_YOUR TASK:_ Whenever "Dominant" appears in a line, please copy that line from the data.

_DATASET:_

## src/rtl/wac_pkg.sv

```systemverilog
package wac_pkg;
  typedef enum logic [1:0] {
    INC_NONE  = 2'd0,
    INC_PAGE  = 2'd1,
    INC_ARRAY = 2'd2
  } inc_e;

  typedef struct packed {
    logic ld_hi;
    logic ld_lo;
    inc_e inc;
  } wac_op_t;
endpackage

```

## src/rtl/wac_op_decode.sv

```systemverilog
module wac_op_decode
  import wac_pkg::*;
(
  input  logic    load_hi_i,
  input  logic    load_lo_i,
  input  logic    inc_wr_i,
  input  logic    inc_rd_i,
  output wac_op_t op_o
);
  logic any_ld;
  assign any_ld = load_hi_i | load_lo_i;

  always_comb begin
    op_o.ld_hi = load_hi_i;
    op_o.ld_lo = load_lo_i;
    if (any_ld)        op_o.inc = INC_NONE;
    else if (inc_wr_i) op_o.inc = INC_PAGE;
    else if (inc_rd_i) op_o.inc = INC_ARRAY;
    else               op_o.inc = INC_NONE;
  end

  always_comb begin
    if (any_ld) assert (op_o.inc == INC_NONE) else $error("p_ld_prio_r9");
  end
endmodule

```

## src/rtl/wac_next_addr.sv

```systemverilog
module wac_next_addr
  import wac_pkg::*;
#(
  parameter int unsigned ADDR_W = 15,
  parameter int unsigned PAGE_W = 6
) (
  input  logic [ADDR_W-1:0] addr_q_i,
  input  wac_op_t           op_i,
  input  logic [7:0]        byte_i,
  output logic [ADDR_W-1:0] addr_d_o
);
  localparam int unsigned HI_W  = ADDR_W - 8;
  localparam int unsigned ROW_W = ADDR_W - PAGE_W;

  logic [ADDR_W-1:0] page_inc, array_inc, loaded;
  logic [PAGE_W-1:0] ofs_inc;

  assign ofs_inc   = addr_q_i[PAGE_W-1:0] + 1'b1;
  assign array_inc = addr_q_i + 1'b1;

  generate
    if (ROW_W > 0) begin : g_rows
      assign page_inc = {addr_q_i[ADDR_W-1:PAGE_W], ofs_inc};
    end else begin : g_flat
      assign page_inc = ofs_inc;
    end
  endgenerate

  assign loaded[7:0]        = op_i.ld_lo ? byte_i : addr_q_i[7:0];
  assign loaded[ADDR_W-1:8] = op_i.ld_hi ? byte_i[HI_W-1:0] : addr_q_i[ADDR_W-1:8];

  always_comb begin
    if (op_i.ld_hi || op_i.ld_lo) addr_d_o = loaded;
    else begin
      unique case (op_i.inc)
        INC_PAGE:  addr_d_o = page_inc;
        INC_ARRAY: addr_d_o = array_inc;
        default:   addr_d_o = addr_q_i;
      endcase
    end
  end
endmodule

```

## src/rtl/wac_addr_ctr.sv

```systemverilog
module wac_addr_ctr
  import wac_pkg::*;
#(
  parameter int unsigned ADDR_W = 15,
  parameter int unsigned PAGE_W = 6
) (
  input  logic              clk_i,
  input  logic              rst_ni,
  input  logic              load_hi_i,
  input  logic              load_lo_i,
  input  logic              inc_wr_i,
  input  logic              inc_rd_i,
  input  logic [7:0]        byte_i,
  output logic [ADDR_W-1:0] addr_o
);
  localparam int unsigned HI_W = ADDR_W - 8;

  wac_op_t           op;
  logic [ADDR_W-1:0] addr_q, addr_d;

  wac_op_decode u_dec (
    .load_hi_i(load_hi_i),
    .load_lo_i(load_lo_i),
    .inc_wr_i (inc_wr_i),
    .inc_rd_i (inc_rd_i),
    .op_o     (op)
  );

  wac_next_addr #(.ADDR_W(ADDR_W), .PAGE_W(PAGE_W)) u_nxt (
    .addr_q_i(addr_q),
    .op_i    (op),
    .byte_i  (byte_i),
    .addr_d_o(addr_d)
  );

  always_ff @(posedge clk_i or negedge rst_ni) begin
    if (!rst_ni) addr_q <= '0;
    else         addr_q <= addr_d;
  end

  assign addr_o = addr_q;

  logic any_strobe, only_wr, only_rd;
  assign any_strobe = load_hi_i | load_lo_i | inc_wr_i | inc_rd_i;
  assign only_wr    = inc_wr_i & ~load_hi_i & ~load_lo_i;
  assign only_rd    = inc_rd_i & ~inc_wr_i & ~load_hi_i & ~load_lo_i;

  always_comb begin
    if (!rst_ni) assert (addr_o == '0) else $error("p_reset_zero_r1");
  end

  p_hold_r8: assert property (@(posedge clk_i) disable iff (!rst_ni)
    !any_strobe |=> $stable(addr_o));

  p_wr_row_keep_r4: assert property (@(posedge clk_i) disable iff (!rst_ni)
    only_wr |=> $stable(addr_o[ADDR_W-1:PAGE_W]));

  p_wr_wrap_r5: assert property (@(posedge clk_i) disable iff (!rst_ni)
    (only_wr && addr_o[PAGE_W-1:0] == '1) |=> addr_o[PAGE_W-1:0] == '0);

  p_rd_wrap_r7: assert property (@(posedge clk_i) disable iff (!rst_ni)
    (only_rd && addr_o == '1) |=> addr_o == '0);

  p_lo_keep_hi_r3: assert property (@(posedge clk_i) disable iff (!rst_ni)
    (load_lo_i && !load_hi_i) |=> $stable(addr_o[ADDR_W-1:8]));

  p_hi_load_r2: assert property (@(posedge clk_i) disable iff (!rst_ni)
    load_hi_i |=> addr_o[ADDR_W-1:8] == $past(byte_i[HI_W-1:0]));
endmodule

```

## config.mk

```make
export PLATFORM = sky130hd
export DESIGN_NAME = wac_addr_ctr
export DESIGN_NICKNAME = d
export VERILOG_FILES = /design/src/rtl/wac_pkg.sv /design/src/rtl/wac_op_decode.sv /design/src/rtl/wac_next_addr.sv /design/src/rtl/wac_addr_ctr.sv
export SDC_FILE = /design/constraint.sdc
export NUM_CORES = 1
export LEC_CHECK = 0
export BUFFER_PORTS_ARGS = -buffer_cell sky130_fd_sc_hd__buf_2
export CORE_ASPECT_RATIO = 1.5
export CORE_MARGIN = 2
export CORE_UTILIZATION = 40
export DETAILED_ROUTE_END_ITERATION = 6
export PLACE_DENSITY_LB_ADDON = 0.05
export SETUP_SLACK_MARGIN = 0.2
export SLEW_MARGIN = 20
export SYNTH_ARGS = -nofsm -noshare
export SYNTH_HDL_FRONTEND = slang
export SYNTH_HIERARCHICAL = 1
export SYNTH_SLANG_ARGS = --single-unit
```

## constraint.sdc

```tcl
create_clock -name clk_i -period 1.8 [get_ports clk_i]
set_input_delay 0.36 -clock clk_i [delete_from_list [all_inputs] [get_ports clk_i]]
set_output_delay 0.36 -clock clk_i [all_outputs]
set_load 0.02 [all_outputs]
```

==> results by group, run 1 <==
Worst setup path
  – WP data required: 1940 ps
  – Crit path from: load_hi_i
  – CP max FO: 8
  – CP Launch Type: primary input
  – Endpoint type of the worst setup path: register
  – Setup CP Type: in2reg
  – CP Data Arrival Time: 1930 ps
  – Reg-to-reg startpoint: addr_o[2]

Synthesis
  – Dominant cells by area after synthesis: dfrtp_1, nand2_1, clkbuf_8
  – Compound-Gate Fraction of Synth Area: 0.213
  – Syn Inst Count: 123
  – Syn Nets: 140
  – Synth Area in XOR/XNOR: 0.0236
  – Main flop type after synthesis: dfrtp_1
  – Leading area contributor after synthesis: dfrtp_1
  – Synth Register Bits: 15
  – Seq/Total Area, Yosys: 0.337
  – Post-synthesis cell area: 1110 sq um
  – Syn. warnings: 6
  – Largest family of logic cells by synthesized area: simple AND/OR/NAND/NOR gates
  – Post-synth EDFFs: 0
  – Post-synthesis mux area share: 0.0527
  – Post-synthesis adder-cell area fraction: 0.0337
  – Yosys top cell area share: 0.337
  – Distinct cell type count after synthesis: 40
  – Asr flop ratio synth: 1.00
  – Post-synthesis simple-gate area fraction: 0.268
  – Syn Area/Cell: 9.06 sq um

Die
  – Core Area: 2680 sq um
  – Chip height: 68.7 um
  – Io pins: 29
  – Initial Utilization: 0.417
  – Die footprint: 3230 sq um
  – Die width: 47.1 um
  – Row count: 23

Power
  – Leak: 0.000749 uW
  – VDD IR-drop max: 402 uV
  – Total power divided by cell area: 631 nW/um^2
  – Combinational power share: 0.332
  – Net switching power: 363 uW
  – Sequential share of power: 0.392
  – Internal: 683 uW
  – Switching Fraction: 0.347
  – Clk network pwr share: 0.276

GRT
  – Tot GR Track Use: 0.236
  – Gr ovfl total: 0
  – Via count of the first global-routing pass: 1229
  – Initial antenna violation count: 0
  – Global-route wire length before repair: 5510 um
  – Largest net degree at the start of global routing: 16

Cells and area
  – Layout Nets: 193
  – Max reg flops: 15
  – Cell area after layout: 1660 sq um
  – Ant diodes: 0
  – Area Overhead vs Synth: 48.6%
  – Core Util, Final: 0.619
  – Layout cells sized above 1: 0.514

Timing
  – RSZ-0062 raised after global routing: true
  – Final hold vios: 0
  – Final critical-path required period: 1800 ps
  – Endpoints failing setup: 0
  – Fmax: 556 MHz
  – Worst Max-Slew Pin Slew: 361 ps
  – Final period util: 0.998
  – Slew HR: 0.759
  – Slew Limit Fails: 0
  – Setup tns final: 0 ps
  – Clk_skew: 3.24 ps

Hold path
  – Hold WC Path Type: in2async

Placed design
  – Buffers on Ports: 28
  – Placer Congestion: 0.799
  – Hpwl dp: 2380 um
  – Cell Area, Placed: 1430 sq um

Detailed routing
  – Routed vias/inst: 5.65
  – Post-DRT Antenna Nets: 0
  – DR iter-0 viols: 31
  – Post-DR wirelength/cell: 15.8 um
  – Number of iterations in the first detailed-routing pass: 4
  – Final wirelength: 3350 um
  – Residual DRC count: 0
  – Vias: 1198

Job
  – Maxcap violations: 0

Clock tree
  – Clk sinks: 15
  – Clock buffer depth: 2
  – CTS root buf: clkbuf_8
  – Reg clk slew, reported paths: 70 ps
  – H-tree Lvls: 1
  – CTS tree: built
  – Clock Latency Late Sink: 250 ps
  – Inserted Clock Buffers: 3

Run status
  – Run status: completed
-- final timing paths --
kind	endpoint	slack, ps	cells past startpoint
worst max-delay path	addr_o[2]	3	9
worst min-delay path	addr_o[0]	9	1
worst min register to register	addr_o[5]	590	1
max in group asynchronous	addr_o[8]	1530	1
worst max register to register	addr_o[8]	170	5
min in group clk_i	addr_o[14]	340	3
-- placed cells by master (no fill, tap or decap), types with 2 or more instances in the layout --
cell type and instances:
nand3_1 5, inv_1 4, and3_1 3, o21ai_1 4, clkbuf_8 3, mux2_2 3, nor3b_4 2, o31a_1 2
buf_2 27, dfrtp_1 15, a21oi_2 2, a221o_1 2, nor3b_1 3, xnor2_1 3, o221ai_2 2, a21oi_1 4
a211oi_1 2, nand4_1 3, ha_4 2, nor2_1 9, buf_4 20, nand2_1 12, nand2_4 2, o311ai_1 2
o21ai_2 3, buf_6 6
-- worst max-delay path, stage by stage --
cell and delay, ps:
buf_8 100, buf_6 110, nor3b_4 210, inv_2 70
ha_4 300, o31ai_4 210, buf_6 160, o21ai_2 60
a221o_2 350
-- kinds of logic after synthesis --
group	after synthesis
simple gates	54
buf+inv	11
compound gates	32
xor+xnor	3
flops	15
fa+ha+maj	3
mux	5
-- layer usage --
layer / track usage / routed length (um) / vias up / part of all wire
met5: 0 / 0 / - / 0
met1: 0.280 / 1390 / 603 / 0.41
met2: 0.430 / 1820 / 23 / 0.54
li1: - / - / 566 / -
met4: 0.0833 / 57 / 0 / 0.017
met3: 0.0156 / 80 / 6 / 0.024
-- Yosys cell counts, drive strengths merged (3+ instances only) --
cell and instances:
clkbuf 3, a21oi 6, a221o 3, nand3 5, o21ai 8, inv 5, mux2 4, xnor2 3
nand4 4, dfrtp 15, nor2 11, nor3b 5, nand2 15, o221ai 3, buf 3, ha 3
and3 5
-- what timing repair did --
item                                    CTS  global route
pin swaps                                 7             4
endpoints found under the setup margin   14            15
resized for setup                        13            18
setup buffers                             7             1
cloned                                    1             0
hold buffers                              0             0
-- power groups by stage --
stage,sequential (uW),combinational [uW],clock (uW)
4_1_cts,409,326,293
6_report,410,347,289
3_3_place_gp,414,295,0
3_5_place_dp,415,300,0
2_1_floorplan,460,135,0
5_1_grt,416,375,315
-- per-stage QoR --
step	hold WS, ps	setup slack, ps	cells	total power (uW)
finish	8.81	2.91	212	1050
CTS	19.7	27.7	211	1030
global placement	285	-255	199	709
global route	30.0	-22.8	212	1110
floorplan	64.4	-18.9	123	594
detailed placement	293	-309	199	715
-- final cells by class --
class	count	area, sq um
inverters	5	18.8
repair buffers	54	368
flip-flops and latches	15	375
well taps	37	46.3
multi-input cells	97	802
clock buffers	3	41.3
clock inverters	1	5.00
fillers	260	1020
Power figures use the tool's default switching activity.
==> inputs of run 2 (changes only) <==
Settings changed: ABC_AREA set to 1, SETUP_SLACK_MARGIN 0.2 to 0.02.
==> run 2 against run 1 <==
Clock-buffer cell count grew 1. Global-route usage shrank 1.6 points. Sequential share of layout area grew 1.8 points. Critical path type unchanged. Largest cell class unchanged.
==> results by group, run 2 <==
Clock tree
  – Post-CTS setup buffer count: 0
  – CTS tree: built
  – Resize count post-CTS: 0
  – Inserted Clock Buffers: 3
  – CTS Hold Bufs: 0
  – Reg clk slew, reported paths: 60 ps
  – CTS root buf: clkbuf_8
  – H-tree Lvls: 1
  – Clock buffer depth: 2
  – Clock Latency Late Sink: 250 ps
  – Clk sinks: 15

Cells and area
  – Filler instances: 362
  – Max reg flops: 15
  – Area Overhead vs Synth: 21.9%
  – Cell area after layout: 1540 sq um
  – Most frequent cells in the layout: nand2_1, buf_2, inv_1
  – Commonest non-fill, non-tap cell in the layout: nand2_1
  – Layout cells sized above 1: 0.229
  – Layout Nets: 254
  – Ant diodes: 0

Power
  – Sequential share of power: 0.408
  – Switching Fraction: 0.381
  – Leak: 0.000761 uW
  – Clk network pwr share: 0.264
  – VDD IR-drop max: 438 uV
  – Total power divided by cell area: 696 nW/um^2
  – Internal: 661 uW
  – Combinational power share: 0.328
  – Net switching power: 408 uW

Timing
  – Final critical-path required period: 1600 ps
  – Hold slack: 27.4 ps
  – Worst setup margin: 199 ps
  – Final period util: 0.890
  – Clk_skew: 3.55 ps
  – Final hold vios: 0
  – Worst Max-Slew Pin Slew: 442 ps
  – RSZ-0062 raised after global routing: false
  – Fmax: 625 MHz
  – Slew HR: 0.705
  – Endpoints failing setup: 0
  – Slew Limit Fails: 0

Placed design
  – Buffers on Ports: 28
  – Cell Area, Placed: 1490 sq um
  – Post-place setup slack: -44.0 ps
  – Placer Congestion: 0.889
  – Hpwl dp: 2900 um

Synthesis
  – Syn Area/Cell: 6.36 sq um
  – Asr flop ratio synth: 1.00
  – Synth Register Bits: 15
  – Syn Inst Count: 198
  – Count leader, synth: nand2_1
  – Dominant cells by area after synthesis: dfrtp_1, nand2_1, o21ai_0
  – Synth cell count leaders: nand2_1, inv_1, o21ai_0
  – Leading area contributor after synthesis: dfrtp_1
  – Post-synthesis cell area: 1260 sq um
  – Syn. warnings: 6
  – Seq/Total Area, Yosys: 0.298
  – Post-synth EDFFs: 0
  – Yosys top cell area share: 0.298
  – Main flop type after synthesis: dfrtp_1
  – Distinct cell type count after synthesis: 24
  – Syn Nets: 215

Detailed routing
  – Final wirelength: 3700 um
  – M1 wire length: 1570 um
  – Residual DRC count: 0
  – Number of iterations in the first detailed-routing pass: 4
  – DR iter-0 viols: 83
  – Met3 WL: 130 um
  – WL met2: 1930 um
  – Post-DR wirelength/cell: 13.4 um
  – Vias: 1416
  – Top layer in use: met4
  – Post-DRT Antenna Nets: 0
  – Routed vias/inst: 5.13

Worst setup path
  – CP max FO: 5
  – CP Data Arrival Time: 1760 ps
  – Worst reg2reg path depth: 8
  – CP peak stage delay: 400 ps
  – Crit-path cells: buf_2 -> inv_1 -> nand2_1 -> nor2_1 -> inv_1 -> ha_1 -> inv_1 -> nand3_1 -> nand2_1 -> inv_1 -> nand2_1 -> o22ai_1
  – Setup CP Type: in2reg
  – FF-to-FF End: addr_o[10]
  – CP Launch Type: primary input
  – CP max stage cell: ha_1
  – R2R setup slack: 330 ps
  – Reg-to-reg startpoint: addr_o[1]
  – Endpoint type of the worst setup path: register
  – Top cell by count, worst path: inv_1
  – WP data required: 1960 ps

Die
  – Die width: 49.8 um
  – Die footprint: 3620 sq um
  – Chip height: 72.7 um
  – Core Area: 3070 sq um
  – Io pins: 29
  – Initial Utilization: 0.411
  – Row count: 25

GRT
  – Initial antenna violation count: 0
  – Gr ovfl total: 0
  – Largest net degree at the start of global routing: 16
  – Via count of the first global-routing pass: 1346
  – Global-route wire length before repair: 6150 um
  – Tot GR Track Use: 0.220

Job
  – Maxcap violations: 0

Run status
  – Run status: completed

Hold path
  – Hold WC Path Type: in2async
## run 2: kinds of logic (layout without fill, tap and decap cells)
family	Yosys count	count (layout)	synth area share
XOR/XNOR	2	2	0.0139
AO/OA/AOI/OAI	41	41	0.171
flip-flops	15	15	0.298
adder cells (fa/ha/maj)	3	3	0.0298
AND/OR/NAND/NOR	101	101	0.357
buffers and inverters	36	74	0.131
## run 2: worst max-delay path: cells and delay by family
family	cells	cell delay (ps)
buf+inv	5	390
compound gates	1	140
fa+ha+maj	1	400
simple gates	5	470
## run 2: power by group through the flow
stage	clock network (uW)	logic (uW)	registers, uW
CTS	287	352	436
global placement	0	345	439
finish	282	351	436
floorplan	0	183	479
global route	307	394	443
detailed placement	0	350	442
## run 2: area by class of cell
cell class	count	area, sq um	area share
clock buffer	4	45.0	0.0293
inverter	29	109	0.0708
multi-input combinational	147	719	0.468
sequential	15	375	0.244
tap	40	50.0	0.0326
timing repair buffer	41	238	0.155
## run 2: metal layers
layer  vias up  global-route usage
met5         -                   0
met3         6              0.0266
met4         0              0.0617
met1       656               0.255
li1        715                   -
met2        39               0.416
## run 2: through the flow
step | total power, uW | cells | utilization | setup TNS [ps]
global route | 1140 | 276 | 0.501 | 0
detailed placement | 792 | 272 | 0.487 | -136
global placement | 784 | 272 | 0.487 | -20.5
finish | 1070 | 276 | 0.501 | 0
CTS | 1070 | 276 | 0.501 | 0
floorplan | 662 | 198 | - | 0
## run 2: how the worst max path moves through the flow
stage                    from         end  slack [ps]  cells after the start
finish              load_hi_i   addr_o[4]         200                     12
detailed placement  load_lo_i   addr_o[4]         -40                     12
CTS                 load_lo_i   addr_o[4]         200                     12
global route        load_lo_i   addr_o[4]          70                     12
global placement    load_hi_i   addr_o[1]         -20                     10
floorplan           load_hi_i  addr_o[12]         100                     12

_RESULT BELOW:_
  – Dominant cells by area after synthesis: dfrtp_1, nand2_1, clkbuf_8
  – Dominant cells by area after synthesis: dfrtp_1, nand2_1, o21ai_0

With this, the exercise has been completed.